Antes de la primera, existe otra que los físicos llamaron ley cero de la termodinámica. Dicha ley establece que si dos sistemas están en equilibrio térmico con un tercero, entonces también lo están entre sí. Dicho de otro modo, si tu termómetro marca la misma temperatura al tocar una taza de agua y el aire de la habitación, significa que ambos están en equilibrio térmico. Puede parecer una obviedad, pero es lo que permite que el concepto de temperatura tenga sentido y pueda medirse de forma coherente.

El siguiente paso lo marca la tercera ley, que describe el comportamiento de los sistemas cuando se aproximan al cero absoluto, la temperatura más baja posible, equivalente a -273,15 °C. Según esta ley, al enfriar una sustancia, su entropía —el desorden interno— se reduce, pero nunca llega a desaparecer del todo. Al acercarse al cero absoluto, la cantidad de energía disponible para cambiar el estado del sistema tiende a ser mínima, y por tanto resulta imposible alcanzarlo en la práctica.

Esa imposibilidad es, en cierto modo, una metáfora del universo, pues todo tiende al equilibrio, pero nunca lo alcanza del todo. El calor fluye de lo caliente a lo frío, los gases se expanden hasta ocupar el espacio disponible y los sistemas tienden a igualarse con su entorno, pero siempre queda una diferencia, una energía remanente que mantiene en marcha el proceso. Si no fuera así, nada se movería, ni habría ciclos, ni cambio.

Comprender estas leyes tiene aplicaciones muy concretas. Son la base de la ingeniería térmica, de la meteorología, de la química industrial o de la eficiencia energética de los edificios. También ayudan a entender por qué las fuentes renovables no pueden producir energía ilimitada sin pérdidas o por qué los ecosistemas necesitan un flujo constante de energía solar para mantenerse vivos.
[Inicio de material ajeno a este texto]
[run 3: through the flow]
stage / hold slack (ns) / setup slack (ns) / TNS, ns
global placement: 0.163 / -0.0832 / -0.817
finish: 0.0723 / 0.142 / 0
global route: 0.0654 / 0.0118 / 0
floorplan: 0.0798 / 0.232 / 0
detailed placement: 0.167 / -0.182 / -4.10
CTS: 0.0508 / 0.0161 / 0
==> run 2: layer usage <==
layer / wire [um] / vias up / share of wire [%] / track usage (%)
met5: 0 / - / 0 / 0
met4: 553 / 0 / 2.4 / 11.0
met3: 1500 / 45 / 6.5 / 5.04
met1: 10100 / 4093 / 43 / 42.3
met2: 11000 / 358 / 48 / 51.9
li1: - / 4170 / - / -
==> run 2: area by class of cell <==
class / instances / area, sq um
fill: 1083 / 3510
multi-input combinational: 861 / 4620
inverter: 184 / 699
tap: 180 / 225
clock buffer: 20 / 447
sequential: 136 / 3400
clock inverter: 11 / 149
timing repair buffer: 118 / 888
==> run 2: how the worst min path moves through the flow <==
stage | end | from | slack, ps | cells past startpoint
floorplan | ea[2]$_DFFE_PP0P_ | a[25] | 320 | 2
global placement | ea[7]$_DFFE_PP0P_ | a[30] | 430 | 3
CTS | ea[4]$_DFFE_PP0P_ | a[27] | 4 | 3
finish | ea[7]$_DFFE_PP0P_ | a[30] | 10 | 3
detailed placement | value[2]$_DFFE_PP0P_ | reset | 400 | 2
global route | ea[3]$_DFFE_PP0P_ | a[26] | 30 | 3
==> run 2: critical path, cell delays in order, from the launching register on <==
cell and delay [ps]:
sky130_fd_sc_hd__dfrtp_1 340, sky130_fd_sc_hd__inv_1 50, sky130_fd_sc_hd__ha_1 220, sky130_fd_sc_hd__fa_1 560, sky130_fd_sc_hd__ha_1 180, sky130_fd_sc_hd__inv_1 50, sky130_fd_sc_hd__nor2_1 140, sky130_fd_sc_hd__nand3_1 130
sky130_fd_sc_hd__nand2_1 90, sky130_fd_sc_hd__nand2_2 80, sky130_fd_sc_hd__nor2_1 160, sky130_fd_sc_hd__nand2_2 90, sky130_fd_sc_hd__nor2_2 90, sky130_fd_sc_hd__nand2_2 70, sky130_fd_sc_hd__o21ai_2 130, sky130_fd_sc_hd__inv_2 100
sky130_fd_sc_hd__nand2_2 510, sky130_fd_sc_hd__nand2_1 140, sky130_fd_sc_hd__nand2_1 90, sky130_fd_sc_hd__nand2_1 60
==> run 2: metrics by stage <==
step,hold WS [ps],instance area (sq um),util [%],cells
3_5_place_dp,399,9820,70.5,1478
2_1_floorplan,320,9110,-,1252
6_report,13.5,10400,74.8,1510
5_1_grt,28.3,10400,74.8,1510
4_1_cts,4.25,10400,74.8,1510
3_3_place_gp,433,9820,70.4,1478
<file path="config.mk">
export PLATFORM = sky130hd
export DESIGN_NAME = md_stall_ctrl_flat
export DESIGN_NICKNAME = d
export VERILOG_FILES = /design/src/rtl/md_stall_if.sv /design/src/rtl/md_stall_ctrl.sv /design/src/flat_wrapper.sv
export SDC_FILE = /design/constraint.sdc
export NUM_CORES = 1
export LEC_CHECK = 0
export CAP_MARGIN = 15
export CELL_PAD_IN_SITES_DETAIL_PLACEMENT = 1
export CELL_PAD_IN_SITES_GLOBAL_PLACEMENT = 2
export CORE_MARGIN = 2
export CORE_UTILIZATION = 22
export DETAILED_ROUTE_END_ITERATION = 6
export MAX_ROUTING_LAYER = met4
export PLACE_DENSITY_LB_ADDON = 0.1
export SETUP_SLACK_MARGIN = 0.15
export SLEW_MARGIN = 20
export SYNTH_ARGS = -nofsm -noshare
export SYNTH_HDL_FRONTEND = slang
export SYNTH_SLANG_ARGS = --single-unit
export TNS_END_PERCENT = 50
</file>
<file path="constraint.sdc">
create_clock -name clk -period 1.7 [get_ports clk]
set_input_delay 0.34 -clock clk [delete_from_list [all_inputs] [get_ports clk]]
set_output_delay 0.34 -clock clk [all_outputs]
set_load 0.05 [all_outputs]
</file>
File: src/rtl/pc_pkg.sv
// Shared types and control decode for the program-sequencing unit.
// The decode function encodes the per-cycle priority of the sequencer controls.
package pc_pkg;

   typedef enum logic [2:0] {
      SEQ,
      BR_REL,
      BR_ABS,
      CALL,
      RET,
      HOLD
   } ctl_e;

   // Priority: stall, return, call, relative branch, absolute branch, sequential.
   function automatic ctl_e decode_ctl(
      input logic stall,
      input logic ret_en,
      input logic call_en,
      input logic branch_en,
      input logic reljump_en,
      input logic absjump_en
   );
      ctl_e ctl;
      if (stall)
         ctl = HOLD;
      else if (ret_en)
         ctl = RET;
      else if (call_en)
         ctl = CALL;
      else if (branch_en && reljump_en)
         ctl = BR_REL;
      else if (branch_en && absjump_en)
         ctl = BR_ABS;
      else
         ctl = SEQ;
      return ctl;
   endfunction

endpackage

File: src/rtl/pc_stack_seq_ret_stack.sv
// Register-array return-address LIFO; top of stack is readable combinationally.
// Pushes while full and pops while empty are ignored; pop wins if both are requested.
module ret_stack #(
   parameter int D     = 12,
   parameter int DEPTH = 4,
   localparam int CW   = $clog2(DEPTH + 1)
) (
   input  logic          clk,
   input  logic          reset,
   input  logic          push,
   input  logic          pop,
   input  logic [D-1:0]  push_data,
   output logic [D-1:0]  top,
   output logic [CW-1:0] count,
   output logic          full,
   output logic          empty
);

   localparam int IW = (DEPTH > 1) ? $clog2(DEPTH) : 1;

   logic [D-1:0]  mem [DEPTH];
   logic [IW-1:0] wr_idx;
   logic [IW-1:0] top_idx;
   logic          do_pop;
   logic          do_push;

   assign full    = (count == CW'(DEPTH));
   assign empty   = (count == '0);
   assign do_pop  = pop && !empty;
   assign do_push = push && !full && !do_pop;
   assign wr_idx  = IW'(count);
   assign top_idx = IW'(count - CW'(1));
   assign top     = mem[top_idx];

   always_ff @(posedge clk or negedge reset) begin
      if (!reset)
         count <= '0;
      else if (do_pop)
         count <= count - CW'(1);
      else if (do_push)
         count <= count + CW'(1);
   end

   // Entries need no reset; only slots below count are ever read.
   always_ff @(posedge clk) begin
      if (do_push)
         mem[wr_idx] <= push_data;
   end

endmodule

File: src/rtl/pc_stack_seq.sv
// Program sequencer: next-PC selection for sequential, branch, call and return flow,
// backed by a hardware return stack with sticky overflow/underflow flags.
module pc_stack_seq
   import pc_pkg::*;
#(
   parameter int            D          = 12,
   parameter int            DEPTH      = 4,
   parameter logic [D-1:0]  RESET_ADDR = '0,
   localparam int           CW         = $clog2(DEPTH + 1)
) (
   input  logic          clk,
   input  logic          reset,
   input  logic          stall,
   input  logic          branch_en,
   input  logic          reljump_en,
   input  logic          absjump_en,
   input  logic          call_en,
   input  logic          ret_en,
   input  logic [D-1:0]  target,
   output logic [D-1:0]  prog_ctr,
   output logic [CW-1:0] sp_count,
   output logic          stk_ovf,
   output logic          stk_unf
);

   ctl_e         ctl;
   logic [D-1:0] pc_inc;
   logic [D-1:0] stk_top;
   logic         stk_full;
   logic         stk_empty;

   assign ctl    = decode_ctl(stall, ret_en, call_en, branch_en, reljump_en, absjump_en);
   assign pc_inc = prog_ctr + D'(1);

   ret_stack #(
      .D     (D),
      .DEPTH (DEPTH)
   ) u_stack (
      .clk       (clk),
      .reset     (reset),
      .push      (ctl == CALL),
      .pop       (ctl == RET),
      .push_data (pc_inc),
      .top       (stk_top),
      .count     (sp_count),
      .full      (stk_full),
      .empty     (stk_empty)
   );

   // A call on a full stack still jumps; only the return address is lost.
   always_ff @(posedge clk or negedge reset) begin
      if (!reset) begin
         prog_ctr <= RESET_ADDR;
         stk_ovf  <= 1'b0;
         stk_unf  <= 1'b0;
      end else begin
         case (ctl)
            HOLD: prog_ctr <= prog_ctr;
            RET: begin
               if (stk_empty) begin
                  prog_ctr <= pc_inc;
                  stk_unf  <= 1'b1;
               end else begin
                  prog_ctr <= stk_top;
               end
            end
            CALL: begin
               prog_ctr <= target;
               if (stk_full)
                  stk_ovf <= 1'b1;
            end
            BR_REL:  prog_ctr <= prog_ctr + target;
            BR_ABS:  prog_ctr <= target;
            default: prog_ctr <= pc_inc;
         endcase
      end
   end

endmodule
**src/rtl/array_alloc_arbiter_if.sv**
```systemverilog
// Request/grant bundle between requesters and the array handle allocator.
// Requests are level-held until granted; grant is a one-cycle pulse.
interface array_alloc_arbiter_if #(
  parameter int MemoryElementWidth = 12,
  parameter int NReq               = 4
);
  logic [NReq-1:0]                    allocReq;
  logic [NReq-1:0]                    freeReq;
  logic [NReq*MemoryElementWidth-1:0] freeHandle;
  logic [NReq-1:0]                    grant;
  logic [MemoryElementWidth-1:0]      grantHandle;
  logic                               grantIsFree;
  logic                               error;
  logic                               full;
  logic [MemoryElementWidth:0]        inUse;

  modport master (
    output allocReq, freeReq, freeHandle,
    input  grant, grantHandle, grantIsFree, error, full, inUse
  );

  modport slave (
    input  allocReq, freeReq, freeHandle,
    output grant, grantHandle, grantIsFree, error, full, inUse
  );
endinterface

```
**src/rtl/array_alloc_arbiter.sv**
```systemverilog
// Round-robin allocator/freer of array handles with a LIFO free list; grant one cycle after decision.
// One operation per two cycles; frees beat allocs, allocs stall (no grant) while full.
module array_alloc_arbiter #(
  parameter int MemoryElementWidth = 12,
  parameter int NArrays            = 16,
  parameter int NReq               = 4
) (
  input  logic                  clock,
  input  logic                  reset,
  array_alloc_arbiter_if.slave  bus
);
  localparam int         W   = MemoryElementWidth;
  localparam int         AW  = (NArrays > 1) ? $clog2(NArrays) : 1;
  localparam int         RW  = (NReq > 1) ? $clog2(NReq) : 1;
  localparam logic [W:0] NA  = (W+1)'(NArrays);
  localparam logic [W:0] ONE = (W+1)'(1);

  typedef enum logic {IDLE, ACK} state_t;

  state_t              state, state_nxt;
  logic [W:0]          allocs, freedTop;
  logic [W-1:0]        stack [NArrays];
  logic [NArrays-1:0]  bitmap;
  logic [RW-1:0]       rrPtr;
  logic [NReq-1:0]     grantR;
  logic [W-1:0]        handleR;
  logic                isFreeR, errorR;

  logic                full;
  logic                anyFree, found, doOp, freeLegal;
  logic [NReq-1:0]     mask;
  logic [RW-1:0]       win;
  logic [W-1:0]        fh, allocHandle;

  assign full = (freedTop == '0) && (allocs == NA);

  // Pending frees mask out every alloc; a full pool masks allocs entirely.
  always_comb begin
    anyFree = |bus.freeReq;
    mask    = anyFree ? bus.freeReq : (full ? '0 : bus.allocReq);
    win     = rrPtr;
    found   = 1'b0;
    for (int i = NReq-1; i >= 0; i--) begin
      if (mask[i] && i <= int'(rrPtr)) begin
        win   = RW'(i);
        found = 1'b1;
      end
    end
    for (int i = NReq-1; i >= 0; i--) begin
      if (mask[i] && i > int'(rrPtr)) begin
        win   = RW'(i);
        found = 1'b1;
      end
    end
  end

  always_comb begin
    fh          = bus.freeHandle[int'(win)*W +: W];
    freeLegal   = ({1'b0, fh} < allocs) && bitmap[fh[AW-1:0]];
    allocHandle = (freedTop != '0) ? stack[AW'(freedTop - ONE)] : allocs[W-1:0];
  end

  always_ff @(posedge clock) begin
    if (reset) state <= IDLE;
    else       state <= state_nxt;
  end

  always_comb begin
    state_nxt = state;
    doOp      = 1'b0;
    case (state)
      IDLE: if (found) begin
        doOp      = 1'b1;
        state_nxt = ACK;
      end
      ACK:  state_nxt = IDLE;
      default: state_nxt = IDLE;
    endcase
  end

  always_ff @(posedge clock) begin
    if (reset) begin
      allocs   <= '0;
      freedTop <= '0;
      bitmap   <= '0;
      rrPtr    <= RW'(NReq-1);
      grantR   <= '0;
      handleR  <= '0;
      isFreeR  <= 1'b0;
      errorR   <= 1'b0;
    end else if (doOp) begin
      rrPtr       <= win;
      grantR      <= '0;
      grantR[win] <= 1'b1;
      handleR     <= anyFree ? fh : allocHandle;
      isFreeR     <= anyFree;
      errorR      <= anyFree && !freeLegal;
      if (anyFree) begin
        if (freeLegal) begin
          freedTop               <= freedTop + ONE;
          bitmap[fh[AW-1:0]]     <= 1'b0;
        end
      end else begin
        if (freedTop != '0) freedTop <= freedTop - ONE;
        else                allocs   <= allocs + ONE;
        bitmap[allocHandle[AW-1:0]] <= 1'b1;
      end
    end else begin
      grantR  <= '0;
      handleR <= '0;
      isFreeR <= 1'b0;
      errorR  <= 1'b0;
    end
  end

  // Free-list storage carries no reset; only entries below freedTop are ever read.
  always_ff @(posedge clock) begin
    if (!reset && doOp && anyFree && freeLegal)
      stack[freedTop[AW-1:0]] <= fh;
  end

  assign bus.grant       = grantR;
  assign bus.grantHandle = handleR;
  assign bus.grantIsFree = isFreeR;
  assign bus.error       = errorR;
  assign bus.full        = full;
  assign bus.inUse       = allocs - freedTop;
endmodule

```
**src/flat_wrapper.sv**
```systemverilog
// flat-port wrapper written by rule: the top's interface ports become plain ports
module array_alloc_arbiter_flat 
#(
  parameter int MemoryElementWidth = 12,
  parameter int NArrays            = 16,
  parameter int NReq               = 4
)
  (clock, reset, bus_allocReq, bus_freeReq, bus_freeHandle, bus_grant, bus_grantHandle, bus_grantIsFree, bus_error, bus_full, bus_inUse);
  array_alloc_arbiter_if #(.MemoryElementWidth(MemoryElementWidth), .NReq(NReq)) bus_i ();
  input  logic clock;
  input  logic reset;
  input wire logic [$bits(bus_i.allocReq)-1:0] bus_allocReq;
  input wire logic [$bits(bus_i.freeReq)-1:0] bus_freeReq;
  input wire logic [$bits(bus_i.freeHandle)-1:0] bus_freeHandle;
  output wire logic [$bits(bus_i.grant)-1:0] bus_grant;
  output wire logic [$bits(bus_i.grantHandle)-1:0] bus_grantHandle;
  output wire logic [$bits(bus_i.grantIsFree)-1:0] bus_grantIsFree;
  output wire logic [$bits(bus_i.error)-1:0] bus_error;
  output wire logic [$bits(bus_i.full)-1:0] bus_full;
  output wire logic [$bits(bus_i.inUse)-1:0] bus_inUse;
  assign bus_i.allocReq = bus_allocReq;
  assign bus_i.freeReq = bus_freeReq;
  assign bus_i.freeHandle = bus_freeHandle;
  assign bus_grant = bus_i.grant;
  assign bus_grantHandle = bus_i.grantHandle;
  assign bus_grantIsFree = bus_i.grantIsFree;
  assign bus_error = bus_i.error;
  assign bus_full = bus_i.full;
  assign bus_inUse = bus_i.inUse;
  array_alloc_arbiter #(.MemoryElementWidth(MemoryElementWidth), .NArrays(NArrays), .NReq(NReq)) u_core (.clock(clock), .reset(reset), .bus(bus_i));
endmodule
```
En definitiva, entender la termodinámica no requiere fórmulas ni ecuaciones, solo aceptar que el universo tiene sus propias reglas y que todo lo que hacemos ocurre dentro de ellas. La energía no se crea, pero se transforma; el calor siempre busca equilibrio; y cada proceso deja una huella de desorden inevitable. Estas leyes siguen siendo la base sobre la que se construye la ciencia moderna y también nuestra vida cotidiana. Saber cómo funcionan no nos convierte en físicos, pero sí en observadores un poco más conscientes de la realidad: del café que se enfría, del sol que calienta el planeta y del hecho de que, en última instancia, nada es eterno, salvo el intercambio continuo de energía que mantiene el mundo en movimiento.